PROBLEM TO SOLVE: Transcribe exactly each line of the entries, from the opening line to the line with "function automatic int", with both of those lines included.

DATA SHOWN:
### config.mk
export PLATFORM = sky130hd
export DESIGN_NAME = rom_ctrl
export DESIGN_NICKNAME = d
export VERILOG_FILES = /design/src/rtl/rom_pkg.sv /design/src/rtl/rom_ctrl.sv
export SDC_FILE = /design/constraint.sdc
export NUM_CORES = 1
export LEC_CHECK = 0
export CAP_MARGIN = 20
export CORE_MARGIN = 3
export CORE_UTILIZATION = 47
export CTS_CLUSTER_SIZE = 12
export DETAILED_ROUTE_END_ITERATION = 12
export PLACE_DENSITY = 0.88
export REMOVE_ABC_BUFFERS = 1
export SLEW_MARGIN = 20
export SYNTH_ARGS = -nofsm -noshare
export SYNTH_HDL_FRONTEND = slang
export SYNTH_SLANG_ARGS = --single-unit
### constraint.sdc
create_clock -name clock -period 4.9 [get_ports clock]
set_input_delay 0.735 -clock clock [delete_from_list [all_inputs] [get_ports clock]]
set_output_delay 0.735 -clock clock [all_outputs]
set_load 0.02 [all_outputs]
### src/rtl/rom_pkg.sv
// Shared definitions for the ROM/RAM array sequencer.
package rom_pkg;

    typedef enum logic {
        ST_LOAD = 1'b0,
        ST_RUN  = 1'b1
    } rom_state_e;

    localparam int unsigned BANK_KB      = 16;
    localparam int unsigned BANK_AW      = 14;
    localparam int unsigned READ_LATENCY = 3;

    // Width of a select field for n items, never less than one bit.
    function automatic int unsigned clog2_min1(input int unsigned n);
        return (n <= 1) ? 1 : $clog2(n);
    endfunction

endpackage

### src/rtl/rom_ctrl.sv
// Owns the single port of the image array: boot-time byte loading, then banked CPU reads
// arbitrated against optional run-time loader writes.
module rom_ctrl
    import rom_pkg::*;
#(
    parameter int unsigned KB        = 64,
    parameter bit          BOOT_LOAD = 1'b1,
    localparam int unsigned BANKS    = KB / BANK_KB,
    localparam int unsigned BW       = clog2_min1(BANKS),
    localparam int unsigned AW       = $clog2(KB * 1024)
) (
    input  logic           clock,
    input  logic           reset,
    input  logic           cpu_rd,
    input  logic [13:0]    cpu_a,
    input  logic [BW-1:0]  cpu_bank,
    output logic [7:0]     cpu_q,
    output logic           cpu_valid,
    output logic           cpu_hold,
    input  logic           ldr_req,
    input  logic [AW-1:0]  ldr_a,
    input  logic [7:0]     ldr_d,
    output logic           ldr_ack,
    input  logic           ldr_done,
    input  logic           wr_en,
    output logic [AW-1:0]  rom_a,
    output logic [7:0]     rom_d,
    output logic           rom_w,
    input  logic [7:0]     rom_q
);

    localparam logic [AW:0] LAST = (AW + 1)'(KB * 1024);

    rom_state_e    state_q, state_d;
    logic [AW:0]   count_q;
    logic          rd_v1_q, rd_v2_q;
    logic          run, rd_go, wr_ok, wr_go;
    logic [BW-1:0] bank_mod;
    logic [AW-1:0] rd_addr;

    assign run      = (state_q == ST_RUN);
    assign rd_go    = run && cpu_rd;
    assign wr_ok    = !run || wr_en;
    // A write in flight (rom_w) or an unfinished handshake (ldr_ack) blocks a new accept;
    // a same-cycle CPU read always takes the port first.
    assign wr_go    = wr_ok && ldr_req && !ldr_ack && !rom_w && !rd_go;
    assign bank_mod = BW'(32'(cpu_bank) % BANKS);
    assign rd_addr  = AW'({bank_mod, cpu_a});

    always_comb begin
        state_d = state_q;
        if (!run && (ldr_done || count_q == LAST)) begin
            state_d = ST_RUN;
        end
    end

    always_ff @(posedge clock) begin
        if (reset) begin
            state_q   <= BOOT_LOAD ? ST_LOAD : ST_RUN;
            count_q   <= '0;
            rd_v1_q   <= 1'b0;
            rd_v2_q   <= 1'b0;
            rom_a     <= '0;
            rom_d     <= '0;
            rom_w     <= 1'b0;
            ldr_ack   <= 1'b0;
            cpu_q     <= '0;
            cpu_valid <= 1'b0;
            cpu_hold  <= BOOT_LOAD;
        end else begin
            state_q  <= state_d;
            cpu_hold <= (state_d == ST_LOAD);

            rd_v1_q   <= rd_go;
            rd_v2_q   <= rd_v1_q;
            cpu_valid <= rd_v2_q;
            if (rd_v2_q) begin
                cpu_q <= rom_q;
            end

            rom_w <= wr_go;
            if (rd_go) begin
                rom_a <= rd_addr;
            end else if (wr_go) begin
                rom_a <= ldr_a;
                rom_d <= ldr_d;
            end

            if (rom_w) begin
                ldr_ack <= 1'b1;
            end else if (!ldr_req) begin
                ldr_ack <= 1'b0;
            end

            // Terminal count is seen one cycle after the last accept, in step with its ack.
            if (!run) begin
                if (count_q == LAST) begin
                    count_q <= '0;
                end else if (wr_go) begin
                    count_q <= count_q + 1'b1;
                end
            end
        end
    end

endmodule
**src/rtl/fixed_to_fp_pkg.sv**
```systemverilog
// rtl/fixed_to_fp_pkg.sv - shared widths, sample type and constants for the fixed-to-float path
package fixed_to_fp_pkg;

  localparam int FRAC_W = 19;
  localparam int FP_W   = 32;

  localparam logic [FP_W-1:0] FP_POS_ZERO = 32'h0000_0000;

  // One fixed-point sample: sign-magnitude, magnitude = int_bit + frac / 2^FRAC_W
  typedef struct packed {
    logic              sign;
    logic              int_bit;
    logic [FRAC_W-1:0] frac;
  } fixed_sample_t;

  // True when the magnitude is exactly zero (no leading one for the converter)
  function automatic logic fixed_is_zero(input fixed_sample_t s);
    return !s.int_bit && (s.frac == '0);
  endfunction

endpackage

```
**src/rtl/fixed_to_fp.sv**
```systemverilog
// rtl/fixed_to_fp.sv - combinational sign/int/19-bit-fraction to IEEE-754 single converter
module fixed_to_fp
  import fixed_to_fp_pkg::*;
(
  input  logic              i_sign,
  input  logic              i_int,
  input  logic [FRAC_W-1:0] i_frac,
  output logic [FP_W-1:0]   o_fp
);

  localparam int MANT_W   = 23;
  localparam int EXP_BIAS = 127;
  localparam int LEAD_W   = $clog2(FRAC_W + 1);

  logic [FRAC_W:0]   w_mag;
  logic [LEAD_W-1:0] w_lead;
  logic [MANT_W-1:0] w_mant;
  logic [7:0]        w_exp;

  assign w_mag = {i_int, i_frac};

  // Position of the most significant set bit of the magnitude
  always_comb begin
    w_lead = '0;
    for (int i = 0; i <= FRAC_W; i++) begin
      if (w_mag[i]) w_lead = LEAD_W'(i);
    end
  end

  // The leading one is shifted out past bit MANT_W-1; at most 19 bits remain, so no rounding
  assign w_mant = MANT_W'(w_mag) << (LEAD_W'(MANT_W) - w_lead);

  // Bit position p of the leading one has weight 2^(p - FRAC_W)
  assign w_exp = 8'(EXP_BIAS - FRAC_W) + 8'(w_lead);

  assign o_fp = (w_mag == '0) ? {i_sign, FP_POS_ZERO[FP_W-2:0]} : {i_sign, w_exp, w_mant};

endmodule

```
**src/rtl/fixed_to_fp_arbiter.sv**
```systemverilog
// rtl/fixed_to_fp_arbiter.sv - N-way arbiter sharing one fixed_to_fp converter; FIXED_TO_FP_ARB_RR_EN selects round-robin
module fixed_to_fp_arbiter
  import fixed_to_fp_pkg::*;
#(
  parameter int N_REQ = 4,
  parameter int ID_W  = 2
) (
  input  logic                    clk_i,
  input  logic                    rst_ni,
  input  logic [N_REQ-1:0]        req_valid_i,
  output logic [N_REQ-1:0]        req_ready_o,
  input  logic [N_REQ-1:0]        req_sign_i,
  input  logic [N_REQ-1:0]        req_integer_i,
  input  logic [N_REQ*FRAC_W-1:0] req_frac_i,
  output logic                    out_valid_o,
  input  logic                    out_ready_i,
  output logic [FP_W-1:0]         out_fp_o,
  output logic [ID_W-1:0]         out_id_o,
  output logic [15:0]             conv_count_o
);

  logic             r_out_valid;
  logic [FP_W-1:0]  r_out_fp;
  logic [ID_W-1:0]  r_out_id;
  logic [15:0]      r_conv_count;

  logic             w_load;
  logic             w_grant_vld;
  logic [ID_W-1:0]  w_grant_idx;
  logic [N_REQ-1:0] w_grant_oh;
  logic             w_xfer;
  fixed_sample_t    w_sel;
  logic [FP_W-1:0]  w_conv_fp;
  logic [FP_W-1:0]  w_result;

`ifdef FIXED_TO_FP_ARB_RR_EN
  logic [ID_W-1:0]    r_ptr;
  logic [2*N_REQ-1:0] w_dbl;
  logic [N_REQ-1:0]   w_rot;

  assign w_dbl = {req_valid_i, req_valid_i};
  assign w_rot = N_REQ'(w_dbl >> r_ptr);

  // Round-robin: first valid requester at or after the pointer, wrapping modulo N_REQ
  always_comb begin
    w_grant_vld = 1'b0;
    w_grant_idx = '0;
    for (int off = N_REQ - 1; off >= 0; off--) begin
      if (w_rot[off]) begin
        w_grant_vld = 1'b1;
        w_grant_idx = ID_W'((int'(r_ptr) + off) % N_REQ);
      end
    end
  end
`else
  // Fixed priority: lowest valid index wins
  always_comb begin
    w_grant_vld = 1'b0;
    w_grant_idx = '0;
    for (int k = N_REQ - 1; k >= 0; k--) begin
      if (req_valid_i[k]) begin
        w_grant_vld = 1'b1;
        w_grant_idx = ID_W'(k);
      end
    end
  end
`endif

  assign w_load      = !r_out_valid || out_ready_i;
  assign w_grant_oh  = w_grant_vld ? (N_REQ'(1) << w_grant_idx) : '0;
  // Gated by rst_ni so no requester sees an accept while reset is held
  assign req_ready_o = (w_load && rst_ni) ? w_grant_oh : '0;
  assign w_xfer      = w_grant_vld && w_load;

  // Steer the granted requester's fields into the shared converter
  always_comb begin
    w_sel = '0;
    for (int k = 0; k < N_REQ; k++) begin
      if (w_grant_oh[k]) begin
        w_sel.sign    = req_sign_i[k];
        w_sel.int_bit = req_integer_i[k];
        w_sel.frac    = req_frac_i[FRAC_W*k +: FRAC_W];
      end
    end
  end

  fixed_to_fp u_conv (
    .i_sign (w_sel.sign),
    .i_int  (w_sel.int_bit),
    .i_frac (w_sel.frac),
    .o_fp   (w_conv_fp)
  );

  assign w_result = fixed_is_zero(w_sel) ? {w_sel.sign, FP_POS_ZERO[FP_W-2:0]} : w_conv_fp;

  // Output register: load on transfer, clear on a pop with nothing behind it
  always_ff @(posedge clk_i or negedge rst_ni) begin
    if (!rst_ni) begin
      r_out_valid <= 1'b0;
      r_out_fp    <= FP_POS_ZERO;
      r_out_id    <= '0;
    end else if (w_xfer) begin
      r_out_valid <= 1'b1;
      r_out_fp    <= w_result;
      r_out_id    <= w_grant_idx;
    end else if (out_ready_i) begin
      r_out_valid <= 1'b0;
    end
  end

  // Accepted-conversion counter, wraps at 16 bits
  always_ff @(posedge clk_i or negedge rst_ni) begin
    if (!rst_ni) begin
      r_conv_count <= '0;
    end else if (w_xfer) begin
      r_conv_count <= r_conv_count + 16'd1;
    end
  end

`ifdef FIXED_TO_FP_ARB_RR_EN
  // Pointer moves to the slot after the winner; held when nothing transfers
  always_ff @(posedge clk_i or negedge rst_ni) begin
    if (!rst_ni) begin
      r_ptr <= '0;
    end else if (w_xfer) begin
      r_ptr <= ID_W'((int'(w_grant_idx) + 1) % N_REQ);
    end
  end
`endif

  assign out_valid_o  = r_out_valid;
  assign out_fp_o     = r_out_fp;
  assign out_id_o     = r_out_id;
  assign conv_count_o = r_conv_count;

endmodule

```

RESPONSE TO THE EXERCISE:
### config.mk
export PLATFORM = sky130hd
export DESIGN_NAME = rom_ctrl
export DESIGN_NICKNAME = d
export VERILOG_FILES = /design/src/rtl/rom_pkg.sv /design/src/rtl/rom_ctrl.sv
export SDC_FILE = /design/constraint.sdc
export NUM_CORES = 1
export LEC_CHECK = 0
export CAP_MARGIN = 20
export CORE_MARGIN = 3
export CORE_UTILIZATION = 47
export CTS_CLUSTER_SIZE = 12
export DETAILED_ROUTE_END_ITERATION = 12
export PLACE_DENSITY = 0.88
export REMOVE_ABC_BUFFERS = 1
export SLEW_MARGIN = 20
export SYNTH_ARGS = -nofsm -noshare
export SYNTH_HDL_FRONTEND = slang
export SYNTH_SLANG_ARGS = --single-unit
### constraint.sdc
create_clock -name clock -period 4.9 [get_ports clock]
set_input_delay 0.735 -clock clock [delete_from_list [all_inputs] [get_ports clock]]
set_output_delay 0.735 -clock clock [all_outputs]
set_load 0.02 [all_outputs]
### src/rtl/rom_pkg.sv
// Shared definitions for the ROM/RAM array sequencer.
package rom_pkg;

    typedef enum logic {
        ST_LOAD = 1'b0,
        ST_RUN  = 1'b1
    } rom_state_e;

    localparam int unsigned BANK_KB      = 16;
    localparam int unsigned BANK_AW      = 14;
    localparam int unsigned READ_LATENCY = 3;

    // Width of a select field for n items, never less than one bit.
    function automatic int unsigned clog2_min1(input int unsigned n);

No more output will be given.